Molecular basis of functional myogenic specification of Bona Fide multipotent adult cardiac stem cells
Apr 10, 2025
ABSTRACT
Ischemic Heart Disease (IHD) remains the developed world’s number one killer. The improved survival from Acute Myocardial Infarction (AMI) and the progressive aging of western population brought to an increased incidence of chronic Heart Failure (HF), which assumed epidemic proportions nowadays. Except for heart transplantation, all treatments for HF should be considered palliative because none of the current therapies can reverse myocardial degeneration responsible for HF syndrome. To stop the HF epidemic will ultimately require protocols to reduce the progressive cardiomyocyte (CM) loss and to foster their regeneration. It is now generally accepted that mammalian CMs renew throughout life. However, this endogenous regenerative reservoir is insufficient to repair the extensive damage produced by AMI/IHD while the source and degree of CM turnover remains strongly disputed. Independent groups have convincingly shown that the adult myocardium harbors bona-fide tissue specific cardiac stem cells (CSCs). Unfortunately, recent reports have challenged the identity and the endogenous myogenic capacity of the c-kit expressing CSCs. This has hampered progress and unless this conflict is settled, clinical tests of repair/regenerative protocols are unlikely to provide convincing answers about their clinical potential. Here we review recent data that have eventually clarified the specific phenotypic identity of true multipotent CSCs. These cells when coaxed by embryonic cardiac morphogens undergo a precisely orchestrated myogenic commitment process robustly generating bona-fide functional cardiomyocytes. These data should set the path for the revival of further investigation untangling the regenerative biology of adult CSCs to harness their potential for HF prevention and treatment.
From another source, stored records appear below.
$ cat src/core/ssc_consts.vh
// Constants shared by the synchronous serial clock and buffer controller.
`ifndef SSC_CONSTS_VH
`define SSC_CONSTS_VH
// Register addresses on the plain register port.
`define SSC_ADDR_CTRL1 4'h8
`define SSC_ADDR_CTRL2 4'h9
`define SSC_ADDR_STAT 4'hA
`define SSC_ADDR_BUF_HI 4'h7
// First control register fields.
`define SSC_C1_START 7
`define SSC_C1_ABORT 6
`define SSC_C1_MODE_HI 5
`define SSC_C1_MODE_LO 3
`define SSC_C1_CLK_HI 2
`define SSC_C1_CLK_LO 0
// Second control register fields.
`define SSC_C2_WAIT_HI 4
`define SSC_C2_WAIT_LO 3
`define SSC_C2_CNT_HI 2
`define SSC_C2_CNT_LO 0
// Status bits.
`define SSC_ST_ACTIVE 7
`define SSC_ST_SHIFT 6
// Transfer modes.
`define SSC_MODE_TX8 3'h0
`define SSC_MODE_TX4 3'h2
`define SSC_MODE_TXRX8 3'h4
`define SSC_MODE_RX8 3'h5
`define SSC_MODE_RX4 3'h6
// Clock select codes.
`define SSC_CLK_SLOWEST 3'h0
`define SSC_CLK_RESERVED 3'h6
`define SSC_CLK_EXTERNAL 3'h7
// Period exponents of the internal shift clock (divide by 2^n, each half lasting 2^(n-1) clocks).
`define SSC_DIV_BASE 4'hD
`define SSC_DIV_LOW 4'h5
`define SSC_DIV_FAST_TOP 4'h9
// Bits per word.
`define SSC_BITS8 4'h8
`define SSC_BITS4 4'h4
`endif

$ cat src/core/ssc_buf_mem.v
// Eight-entry data buffer with registered read data.
`timescale 1ns/1ns
module ssc_buf_mem #(
    parameter AW = 3,
    parameter DW = 8
) (
    // Clock.
    input wire clock_i,
    // Write port.
    input wire wr_en_i,
    input wire [AW-1:0] wr_addr_i,
    input wire [DW-1:0] wr_data_i,
    // Read port.
    input wire [AW-1:0] rd_addr_i,
    output reg [DW-1:0] rd_data_o
);
reg [DW-1:0] mem_r [0:(1<<AW)-1];

always @(posedge clock_i) begin
    if (wr_en_i) begin
        mem_r[wr_addr_i] <= wr_data_i;
    end
    rd_data_o <= mem_r[rd_addr_i];
end
endmodule // ssc_buf_mem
KEYWORDS: Cardiac stem cells, myogenic differentiation, cardiac regeneration
Introduction
Cardiovascular diseases (CVD) are the number one cause of mortality worldwide with an estimated 17.3 million deceases per year representing 31.5% of all global deaths [1]. The most important CVD, in terms of mortality, morbidity and average life expectancy, is myocardial infarction (MI). In response to cardiomyocyte (CM) loss by MI, the heart tries to compensate the lost muscle mass with pathological cardiac remodelling [2]. The latter entails reactive CM hypertrophy, ongoing cell death and replacement fibrosis, which produce a diseased myocardial milieu that impairs regeneration events [3,4], leading over time to heart failure (HF), a chronic and progressive condition in which the heart fails to sustain appropriate organs’ blood supply. Despite all novel and current pharmacological treatments [5], there is no curative treatment for chronic HF that has now reached epidemic proportions and for which a global call to action has been launched to find an effective, affordable and widely available therapy.
During physiological mammalian growth, approximately 40% of all adult CMs are generated in neonatal life; after this period and during early adulthood, cardiac growth is characterized by a transition from a hyperplastic to a hypertrophic phase, with formation of bi-nucleated CMs that permanently withdraw from the cell cycle, becoming terminally differentiated cells [6,7]. However, the adult heart maintains a constant CM turnover rate, the amount of which has been extrapolated to be less than 1% per year whereby this extrapolation is based on mathematical formulas and not on actual direct counting. Independently from the real CM turnover rate, it remains indisputable that CM loss by myocardial ischemia and infarction are not adequately refreshed by new endogenous CM formation, that is insufficient to prevent heart failure [8–10]. Considering the decrease in the number of viable CMs after injury, associated with the (mala)adaptive hypertrophy of the remaining CMs that inefficiently perform their specialized function [11], heart transplantation is the only therapeutic option to revert HF, despite all biological limitation, post-surgery problems and complications of cardiac transplant together with the severe shortage of donors compared to the increasing number of HF patients in need of organ transplantation.